(Stored data entries)

==> src/rtl/loop_count_ctrl_if.sv <==
// loop_count_ctrl_if
//   Bundles the handshake between the instruction control logic and the
//   loop counter sequencer.
//   master: drives start/count_in/step/abort and observes the status outputs
//           (instruction control side, or a testbench).
//   slave : the loop_count_ctrl block itself.
//   Signals:
//     start    - load count_in and begin a loop (honoured only when idle)
//     count_in - trip count to load
//     step     - request one iteration (honoured only while running)
//     abort    - cancel the running loop (wins over step)
//     busy     - loop is running
//     count    - current counter register value
//     is_zero  - count == 0
//     iter     - one-cycle pulse after each accepted step
//     done     - one-cycle pulse when the loop completes
//     aborted  - one-cycle pulse after an accepted abort
interface loop_count_ctrl_if #(
  parameter int WIDTH = 8
);
  logic             start;
  logic [WIDTH-1:0] count_in;
  logic             step;
  logic             abort;
  logic             busy;
  logic [WIDTH-1:0] count;
  logic             is_zero;
  logic             iter;
  logic             done;
  logic             aborted;

  modport master (
    output start, count_in, step, abort,
    input  busy, count, is_zero, iter, done, aborted
  );

  modport slave (
    input  start, count_in, step, abort,
    output busy, count, is_zero, iter, done, aborted
  );
endinterface

==> src/rtl/loop_count_ctrl.sv <==
// loop_count_ctrl
//   Sequences an unsigned WIDTH-bit loop counter through a down-count.
//   A start in IDLE loads the trip count; each accepted step in RUN
//   decrements it, and reaching zero ends the loop with a one-cycle done
//   pulse. A zero trip count goes straight to DONE without ever running.
//   Ports:
//     clk   - rising-edge clock
//     rst_n - asynchronous active-low reset
//     ctl   - loop_count_ctrl_if slave modport (start/count_in/step/abort
//             in, busy/count/is_zero/iter/done/aborted out)
module loop_count_ctrl #(
  parameter int WIDTH = 8
) (
  input  logic                clk,
  input  logic                rst_n,
  loop_count_ctrl_if.slave    ctl
);

  typedef enum logic [1:0] {
    IDLE = 2'd0,
    RUN  = 2'd1,
    DONE = 2'd2
  } state_t;

  state_t           state;
  logic [WIDTH-1:0] count_q;
  logic             iter_q;
  logic             aborted_q;

  // Single registered FSM. iter and aborted default low so each can only
  // be high for the one cycle after the event that caused it. The
  // decrement is only reachable in RUN where count is at least 1, so the
  // counter can never wrap from zero to all-ones.
  always_ff @(posedge clk or negedge rst_n) begin
    if (!rst_n) begin
      state     <= IDLE;
      count_q   <= '0;
      iter_q    <= 1'b0;
      aborted_q <= 1'b0;
    end else begin
      iter_q    <= 1'b0;
      aborted_q <= 1'b0;
      case (state)
        IDLE: begin
          if (ctl.start) begin
            count_q <= ctl.count_in;
            state   <= (ctl.count_in == '0) ? DONE : RUN;
          end
        end
        RUN: begin
          if (ctl.abort) begin
            state     <= IDLE;
            aborted_q <= 1'b1;
          end else if (ctl.step) begin
            count_q <= count_q - WIDTH'(1);
            iter_q  <= 1'b1;
            if (count_q == WIDTH'(1)) begin
              state <= DONE;
            end
          end
        end
        DONE: begin
          // count is already zero on every path into DONE; forcing it
          // keeps the invariant explicit.
          count_q <= '0;
          state   <= IDLE;
        end
        default: begin
          state <= IDLE;
        end
      endcase
    end
  end

  // Status outputs decode the state register directly, so they change
  // only on clock edges (or reset) and need no extra flops.
  assign ctl.busy    = (state == RUN);
  assign ctl.done    = (state == DONE);
  assign ctl.count   = count_q;
  assign ctl.is_zero = (count_q == '0);
  assign ctl.iter    = iter_q;
  assign ctl.aborted = aborted_q;

endmodule

==> src/flat_wrapper.sv <==
// flat-port wrapper written by rule: the top's interface ports become plain ports
module loop_count_ctrl_flat 
#(
  parameter int WIDTH = 8
)
  (clk, rst_n, ctl_start, ctl_count_in, ctl_step, ctl_abort, ctl_busy, ctl_count, ctl_is_zero, ctl_iter, ctl_done, ctl_aborted);
  loop_count_ctrl_if #(.WIDTH(WIDTH)) ctl_i ();
  input  logic clk;
  input  logic rst_n;
  input wire logic [$bits(ctl_i.start)-1:0] ctl_start;
  input wire logic [$bits(ctl_i.count_in)-1:0] ctl_count_in;
  input wire logic [$bits(ctl_i.step)-1:0] ctl_step;
  input wire logic [$bits(ctl_i.abort)-1:0] ctl_abort;
  output wire logic [$bits(ctl_i.busy)-1:0] ctl_busy;
  output wire logic [$bits(ctl_i.count)-1:0] ctl_count;
  output wire logic [$bits(ctl_i.is_zero)-1:0] ctl_is_zero;
  output wire logic [$bits(ctl_i.iter)-1:0] ctl_iter;
  output wire logic [$bits(ctl_i.done)-1:0] ctl_done;
  output wire logic [$bits(ctl_i.aborted)-1:0] ctl_aborted;
  assign ctl_i.start = ctl_start;
  assign ctl_i.count_in = ctl_count_in;
  assign ctl_i.step = ctl_step;
  assign ctl_i.abort = ctl_abort;
  assign ctl_busy = ctl_i.busy;
  assign ctl_count = ctl_i.count;
  assign ctl_is_zero = ctl_i.is_zero;
  assign ctl_iter = ctl_i.iter;
  assign ctl_done = ctl_i.done;
  assign ctl_aborted = ctl_i.aborted;
  loop_count_ctrl #(.WIDTH(WIDTH)) u_core (.clk(clk), .rst_n(rst_n), .ctl(ctl_i));
endmodule
==> config.mk <==
export PLATFORM = sky130hd
export DESIGN_NAME = loop_count_ctrl_flat
export DESIGN_NICKNAME = d
export VERILOG_FILES = /design/src/rtl/loop_count_ctrl_if.sv /design/src/rtl/loop_count_ctrl.sv /design/src/flat_wrapper.sv
export SDC_FILE = /design/constraint.sdc
export NUM_CORES = 1
export LEC_CHECK = 0
export CELL_PAD_IN_SITES_DETAIL_PLACEMENT = 2
export CELL_PAD_IN_SITES_GLOBAL_PLACEMENT = 2
export CORE_UTILIZATION = 35
export CTS_CLUSTER_DIAMETER = 40
export DETAILED_ROUTE_END_ITERATION = 16
export DONT_BUFFER_PORTS = 1
export HOLD_SLACK_MARGIN = 0.15
export PLACE_DENSITY = 0.85
export SETUP_SLACK_MARGIN = 0.5
export SLEW_MARGIN = 40
export SYNTH_ARGS = -nofsm -noshare
export SYNTH_HDL_FRONTEND = slang
export SYNTH_SLANG_ARGS = --single-unit
==> constraint.sdc <==
create_clock -name clk -period 2.4 [get_ports clk]
set_clock_uncertainty 0.15 [all_clocks]
set_input_delay 0.12 -clock clk [delete_from_list [all_inputs] [get_ports clk]]
set_output_delay 0.12 -clock clk [all_outputs]
set_load 0.1 [all_outputs]
== Yosys cells after proc, flatten, opt, wreduce, memory -nomap -nowiden ==
Index checks and enable logic that the tools add are counted.
Storage, ports and cells
  latch bits: 0
  memories kept: 0
  memory bits (read-only): 0
  register bits after elaboration: 12
  RAM bits: 0
  bits of input ports: 13
  logic and storage cells: 34
Operators by class
  add/sub/neg operators: 1
  reductions and logical operators: 6
  multiplexer cells: 15
  bitwise logic cells: 0
  multipliers: 0
  shifts and indexed selects: 0
  $lt $le $gt $ge: 0
  eq/ne operators: 8
  div/mod/pow operators: 0
Operator list (number)
  2-to-1 mux 8 bit: 3
  one-hot mux 8 bit (3 select lines): 1
  logical NOT 8 bit: 2
  2-to-1 mux 2 bit: 5
  == test 8 x 1 -> 1 bit, second input constant: 1
  subtractor 8 x 1 -> 8 bit, second input constant: 1
  inequality test 2 bit, second input constant: 3
  2-to-1 mux 1 bit: 5
  one-hot mux 2 bit (2 select lines): 1
  AND reduction 4 bit: 1
  inequality test 3 x 2 -> 1 bit, second input constant: 1
  inequality test 3 bit, second input constant: 1
  AND reduction 3 bit: 1
  nonzero test 3 bit: 1
  == test 2 x 1 -> 1 bit, second input constant: 1
  == test 2 bit, second input constant: 1
  logical NOT 2 bit: 1

== Depth between registers and ports, before layout ==
Gate-level depths: netlist (run 1).
  depth after elaboration: 5
  depth in mapped cells: 7
  gate-level depth less buffers: 6

== Least setup slack after synthesis (run 1) ==
No wires, ideal clock.
  path type: register to output
  start point: register u_core.count_q[4], in the netlist u_core.ctl.count[4]
  end point: output port ctl_is_zero
  path buffers: 1
  setup slack: -2.558 ns
  data arrival time: 4.688 ns
  stages on the path, launching flop included: 4
  required time: 2.130 ns
  cells stage by stage: dfrtp_1 buf_6 or4_4 nor4b_1
On the way
  word-level cells in the longest chain between the ends: 1
RTL lines
  start, declared: RTL line loop_count_ctrl.sv:26  | logic [WIDTH-1:0] count_q;
  start signal, assigned: RTL line loop_count_ctrl.sv:46  | count_q <= ctl.count_in;
  start signal, assigned: RTL line loop_count_ctrl.sv:55  | count_q <= count_q - WIDTH'(1);
  logical NOT 8 bit: RTL line loop_count_ctrl.sv:80  | assign ctl.is_zero = (count_q == '0);
  end, declared: RTL line flat_wrapper.sv:16  | output wire logic [$bits(ctl_i.is_zero)-1:0] ctl_is_zero;
No other way between the ends.

== Final worst setup path (run 1) ==
  start point: register u_core.count_q[6], in the netlist u_core.ctl.count[6]
  end point: output port ctl_is_zero
Same word-level chain as after synthesis.

==> results of run 1 <==
[per-layer routing]
metal  vias up  GRT usage [%]
met2        27           51.1
met4         0           10.0
met1       429           42.0
met3         3           6.97
li1        376              -
met5         -              0
[stage by stage]
step | hold WS, ns | utilization, % | setup slack [ns] | TNS [ns]
3_5_place_dp | -0.325 | 44.3 | 0.330 | 0
6_report | 0.152 | 57.3 | 0.350 | 0
2_1_floorplan | -0.326 | - | -0.277 | -0.277
5_1_grt | 0.152 | 57.3 | 0.306 | 0
4_1_cts | 0.160 | 54.2 | 0.309 | 0
3_3_place_gp | -0.325 | 44.3 | 0.388 | 0
[layout make-up]
type | instances | area share (%)
inverter | 6 | 1.79
sequential | 12 | 25.6
clock buffer | 4 | 2.89
tap | 28 | 2.79
multi-input combinational | 66 | 45.7
timing repair buffer | 29 | 21.2
[sequential cells by signal, summed over array words and instances, names as in the netlist]
name                flops
u_core.ctl.count        8
u_core.state            2
u_core.ctl.aborted      1
u_core.ctl.iter         1
[path summary, 6_finish.rpt]
kind	slack [ns]	from	end	depth (start not counted)
max	0.35	u_core.ctl.count[6]$_DFFE_PN0P_	ctl_is_zero	3
min	0.15	ctl_start	u_core.ctl.count[4]$_DFFE_PN0P_	4
max reg2reg	0.39	u_core.ctl.count[6]$_DFFE_PN0P_	u_core.state[0]$_DFFE_PN0P_	5
min reg2reg	0.44	u_core.state[0]$_DFFE_PN0P_	u_core.state[0]$_DFFE_PN0P_	1
max in group asynchronous	1.01	rst_n	u_core.ctl.count[1]$_DFFE_PN0P_	2
min in group asynchronous	0.65	rst_n	u_core.ctl.count[4]$_DFFE_PN0P_	2
[cell usage in the layout (no fill, tap or decap), types with 4 or more instances in the layout]
| cell type | count |
|---|---|
| dlygate4sd3_1 | 13 |
| nor4_1 | 4 |
| nand2_1 | 4 |
| buf_4 | 14 |
| dfrtp_2 | 5 |
| o21ai_0 | 7 |
| ha_1 | 4 |
| a21oi_1 | 6 |
| dfrtp_4 | 4 |
| nor2_1 | 8 |
| inv_1 | 4 |
[cell families after synthesis]
| kind of cell | share of synthesized area (%) |
|---|---|
| buffers and inverters | 5.08 |
| flip-flops | 36.9 |
| adder cells (fa/ha/maj) | 9.23 |
| AO/OA/AOI/OAI | 28.0 |
| AND/OR/NAND/NOR | 20.8 |
[worst reg2reg max path, delay by kind of cell, from the launching register on]
kind	cells	cell delay [ns]
flip-flops	1	0.41
AO/OA/AOI/OAI	3	0.61
buffers and inverters	1	0.17
AND/OR/NAND/NOR	1	0.57
[what timing repair did]
| action | CTS | global route |
|---|---|---|
| hold buffers | 13 | 0 |
| resized for setup | 6 | 13 |
| pin swaps | 3 | 4 |
| gates cloned | 0 | 0 |
| endpoints found under the setup margin | 11 | 11 |
| endpoints found under the hold margin | 24 | 0 |
| setup buffers | 3 | 3 |
==> flow_summary.ini, run 1 <==
[run_status]
outcome = finished, final reports clean

[logic_synthesis]
postSynth.asyncResetShare_pct = 100
synthTopCellsByCount = dfrtp_1 (12), nor2_1 (8), o21ai_0 (8)
synth_edf_count = 0
ys.flop_type = dfrtp_1
yosys_warnings = 0
syn_nets = 106
seq_area_frac_synth_pct = 36.9
synth_area_per_cell_um2 = 9.35
ys_seq_elements = 12
synthDominantCellAreaShare_pct = 36.9
ys_types = 31
synth_top_cells_by_area = dfrtp_1 (37%), ha_1 (9.2%), o21ai_0 (4.9%), nor4_1 (3.8%), a21oi_1 (3.7%)
syn_inst = 87
yosysMostFrequentCell = dfrtp_1
yosysTopAreaCell = dfrtp_1
syn_area_um2 = 813

[sta]
rsz0062_at_grt = yes
post-route-min-period_ns = 2.05
slew_violations = 0
fmax_mhz = 488
setup_viol_count_final = 0
final_hold_viol_count = 0
worst_slew_pin_slew_ns = 0.871
max_slew_margin_pct = 42.0
period_share_pct = 85.4

[cells_and_area]
layout-drive-gt1-share_pct = 39.3
num_antenna_cells = 0
fin_area_mm2 = 0.00125
nFillCells = 206
fin_nets = 137
seqCellArea_um2 = 322
fin_cells = 145
multi_input_area_um2 = 573
syn_to_final_growth_pct = 54.3

[clocking]
clkTransAtPathRegs_ns = 0.09
htree_num_levels = 1
clk_latency_ns = 0.30
cts_tree = built
clkSinkCount = 12
cts_root_buf = clkbuf_4
cts_buffer_depth = 2
cts_buffers = 3

[detailed_routing]
wl_met1_mm = 1.64
vias = 835
drt-pass1-iter-count = 4
vias_per_cell = 5.76
wl_met3_um = 146
dr.first_iter.drc_count = 15
top_layer = met4
wl_met2_mm = 1.79
wire_per_inst_um = 24.9
ant_nets = 0
drc = 0
routed_wirelength_mm = 3.61

[setup_path]
cp-start-kind = flip-flop
critPathSlowestCell = or4_4
required_ns = 2.13
worstSetupPathType = reg2out
end_kind = output pin
crit_chain = or4_4 > nor4b_4 > buf_12
cp.arrival_ns = 1.78
critPathTopFamily = simple AND/OR/NAND/NOR gates
worstPathMaxFanout = 2
crit_buf_inv = 1
slowest_delay_ns = 0.57

[run]
drv_cap = 0

[floorplan]
initial_core_util_pct = 37.1
fp.dieH_um = 50.2
die_w_um = 50.2
io_pins = 26
die_area_mm2 = 0.00252
fp-row-count = 17
coreArea_mm2 = 0.00219

[global_route]
grtUsageTotal_pct = 31.7
antenna_found_initial = 0
grt_max_degree = 14
grt_pass1_vias = 927
grt_remaining_overflow = 0
grt_pass1_wl_mm = 5.51

[placed_design]
gp_congestion = 0.808
placed_area_um2 = 970
port-buffer-count = 0
place_inst = 122
dp_hpwl_mm = 1.93

[min_path]
hold_path.class = in2reg
Power of run 1 is not shown: default switching activity piles up to over one toggle a cycle in this logic, so the estimate is an artifact.
==> inputs of run 2 (changes only) <==
==> constraint.sdc (replaced) <==
create_clock -name clk -period 2.2 [get_ports clk]
set_clock_uncertainty 0.15 [all_clocks]
set_input_delay 0.11 -clock clk [delete_from_list [all_inputs] [get_ports clk]]
set_output_delay 0.11 -clock clk [all_outputs]
set_load 0.1 [all_outputs]
==> run 2 against run 1 <==
Against the previous run:
- the flow now stops in global routing (5_1_grt)
- synthesized cell count unchanged
- synthesized area did not move
==> flow_summary.ini, run 2 <==
[logic_synthesis]
syn_nets = 106
synthTopCellsByCount = dfrtp_1 (12), nor2_1 (8), o21ai_0 (8)
synth_edf_count = 0
yosys_warnings = 0
synthDominantCellAreaShare_pct = 36.9
yosysTopAreaCell = dfrtp_1
synth_area_per_cell_um2 = 9.35
seq_area_frac_synth_pct = 36.9
postSynth.asyncResetShare_pct = 100
syn_inst = 87
synth_top_cells_by_area = dfrtp_1 (37%), ha_1 (9.2%), o21ai_0 (4.9%), nor4_1 (3.8%), a21oi_1 (3.7%)
yosysMostFrequentCell = dfrtp_1
syn_area_um2 = 813
ys_types = 31
ys.flop_type = dfrtp_1
ys_seq_elements = 12

[run_status]
outcome = aborted with a tool error
error = [ERROR DPL-0033] detailed placement checks failed during check placement.
haltStage = global routing (5_1_grt)

[clocking]
cts_buffers = 3
cts_root_buf = clkbuf_4
cts_buffer_depth = 2
htree_num_levels = 1
clkSinkCount = 12

[global_route]
antenna_found_initial = 0
grt_max_degree = 14

[sta]
worst_endpoint_kind = top-level output
worstEndpointGrtRepair = ctl_is_zero

[floorplan]
fp.dieH_um = 50.2
initial_core_util_pct = 37.1
io_pins = 26
die_w_um = 50.2
fp-row-count = 17

[placed_design]
port-buffer-count = 0
dp_hpwl_mm = 2.08
gp_congestion = 0.849
## run 2: cell counts after synthesis
No cell type changed its count.
## run 2: stage by stage
stage               area [µm²]  setup slack [ns]  cells  hold WS [ns]
global placement          1030             0.246    125        -0.335
CTS                       1310             0.107    151         0.182
detailed placement        1030             0.211    125        -0.335
floorplan                  912            -0.467     87        -0.336
## run 2: cells by family after synthesis
logic type               count (synthesis)  share of synthesized area (%)
AO/OA/AOI/OAI                           29                           28.0
adder cells (fa/ha/maj)                  6                           9.23
buffers and inverters                    9                           5.08
flip-flops                              12                           36.9
AND/OR/NAND/NOR                         31                           20.8
## run 2: repair_timing
action | 4_1_cts
endpoints found under the hold margin | 24
hold buffers | 13
resized for setup | 14
setup endpoints to repair | 11
buffers inserted | 9
pin swaps | 8
==> inputs of run 3 (changes only) <==
==> config.mk (replaced) <==
export PLATFORM = sky130hd
export DESIGN_NAME = loop_count_ctrl_flat
export DESIGN_NICKNAME = d
export VERILOG_FILES = /design/src/rtl/loop_count_ctrl_if.sv /design/src/rtl/loop_count_ctrl.sv /design/src/flat_wrapper.sv
export SDC_FILE = /design/constraint.sdc
export NUM_CORES = 1
export LEC_CHECK = 0
export CORE_AREA = 2 2 63 65
export DETAILED_ROUTE_END_ITERATION = 16
export DIE_AREA = 0 0 65 67
export DONT_BUFFER_PORTS = 1
export PLACE_DENSITY_LB_ADDON = 0.15
export SLEW_MARGIN = 40
export SYNTH_ARGS = -nofsm -noshare
export SYNTH_HDL_FRONTEND = slang
export SYNTH_SLANG_ARGS = --single-unit
==> run 3 against run 2 <==
Against the previous run:
- the flow now finishes, with violations (hold timing)
==> flow_summary.ini, run 3 (synthesized netlist as in run 1, its figures left out) <==
[sta]
fmax_mhz = 486
slew_violations = 0
worst_slew_pin_slew_ns = 0.611
post-route-min-period_ns = 2.06
final_hold_viol_count = 1
setup_viol_count_final = 0
period_share_pct = 93.6
max_slew_margin_pct = 59.1
hold_ws_ns = -0.0104
rsz0062_at_grt = no

[setup_path]
critPathSlowestCell = or4_4
required_ns = 1.94
worst-r2r-setup-slack_ns = 0.27
slowest_delay_ns = 0.52
cp.arrival_ns = 1.80
worstPathMaxFanout = 2
cp-start-kind = flip-flop
r2r_end = u_core.state[0]$_DFFE_PN0P_
worstSetupPathType = reg2out
r2r-start = u_core.ctl.count[4]$_DFFE_PN0P_
path_depth = 3
crit_start = u_core.ctl.count[4]$_DFFE_PN0P_
crit_chain = or4_4 > nor4b_4 > buf_12
critPathTopFamily = simple AND/OR/NAND/NOR gates
end_kind = output pin
endpoint = ctl_is_zero
crit_buf_inv = 1
reg2reg_depth = 4

[clocking]
cts_root_buf = clkbuf_8
clk_latency_ns = 0.24
clkTransAtPathRegs_ns = 0.05
cts_buffers = 3
clkSinkCount = 12
cts_tree = built
cts_buffer_depth = 2
postCtsSetupRepairBufs = 0
htree_num_levels = 1

[run_status]
violations = hold timing
outcome = complete, but fails checks

[placed_design]
dp_hpwl_mm = 1.84
gp_congestion = 0.764
port-buffer-count = 0

[global_route]
grt_pass1_wl_mm = 3.97
grt_remaining_overflow = 0
antenna_found_initial = 0
grt_max_degree = 13
grtUsageTotal_pct = 12.7
grt_pass1_vias = 792

[cells_and_area]
num_antenna_cells = 0
fin_nets = 134
layout-drive-gt1-share_pct = 29.8
fin_util_pct = 32.5
largest_reg_flops = 8
final_cell_mix = buf_4 (15), dlygate4sd3_1 (10), nor2_1 (8), o21ai_0 (8)
nFillCells = 386
layout_commonest_cell = buf_4
syn_to_final_growth_pct = 44.0

[detailed_routing]
vias_per_cell = 4.65
ant_nets = 0
routed_wirelength_mm = 2.43
drc = 0
vias = 754
wire_per_inst_um = 15.0
dr.first_iter.drc_count = 72
drt-pass1-iter-count = 4

[min_path]
hold_path.class = in2reg
worstHoldStart = ctl_count_in[6]

[floorplan]
fp.dieH_um = 67
fp-row-count = 22
io_pins = 26
die_area_mm2 = 0.00436
die_w_um = 65
initial_core_util_pct = 22.6
coreArea_mm2 = 0.00361

[run]
drv_cap = 0
-- run 3: area by class of cell --
cell class / count / area [µm²] / share of cell area, %
Clock buffer: 4 / 55.1 / 4.70
Inverter: 6 / 22.5 / 1.92
Multi-Input combinational cell: 66 / 489 / 41.8
Sequential cell: 12 / 312 / 26.6
Tap cell: 48 / 60.1 / 5.13
Timing Repair Buffer: 26 / 233 / 19.9
-- run 3: through the flow --
stage / worst slack, ns / hold slack, ns / area, µm² / std cells / setup TNS [ns]
6_report: 0.141 / -0.0104 / 1170 / 162 / 0
5_1_grt: 0.0827 / 0.000679 / 1170 / 162 / 0
4_1_cts: 0.145 / 0.00344 / 1170 / 162 / 0
3_5_place_dp: 0.280 / -0.335 / 1020 / 148 / 0
3_3_place_gp: 0.302 / -0.335 / 1020 / 148 / 0
2_1_floorplan: -0.467 / -0.336 / 842 / 87 / -0.467
-- run 3: how the worst min path moves through the flow --
stage                                            endpoint  depth (start not counted)  slack (ns)
after floorplan              u_core.ctl.aborted$_DFF_PN0_                          0       -0.34
after global placement    u_core.ctl.count[2]$_DFFE_PN0P_                          0       -0.34
after detailed placement  u_core.ctl.count[2]$_DFFE_PN0P_                          0       -0.34
after CTS                 u_core.ctl.count[4]$_DFFE_PN0P_                          2       0.003
after global routing            u_core.ctl.iter$_DFF_PN0_                          2      0.0007
final                     u_core.ctl.count[6]$_DFFE_PN0P_                          2       -0.01
-- run 3: per-layer routing --
layer | part of all wire, % | up-vias | GRT usage (%)
li1 | - | 374 | -
met1 | 47 | 346 | 16.5
met2 | 43 | 32 | 19.6
met3 | 9.6 | 2 | 5.07
met4 | 0.74 | 0 | 3.19
met5 | 0 | - | 0
-- run 3: repair_timing --
action	CTS	global route
hold endpoints to repair	21	0
resized for setup	0	0
hold buffers	10	0
Power of run 3 is left out for the same reason.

**HOW TO COMPLETE THIS TASK:** Starting with the first line above and ending with the line that holds "only while running)", restate each line word for word and add nothing else.

**RESPONSE AREA:**
==> src/rtl/loop_count_ctrl_if.sv <==
// loop_count_ctrl_if
//   Bundles the handshake between the instruction control logic and the
//   loop counter sequencer.
//   master: drives start/count_in/step/abort and observes the status outputs
//           (instruction control side, or a testbench).
//   slave : the loop_count_ctrl block itself.
//   Signals:
//     start    - load count_in and begin a loop (honoured only when idle)
//     count_in - trip count to load
//     step     - request one iteration (honoured only while running)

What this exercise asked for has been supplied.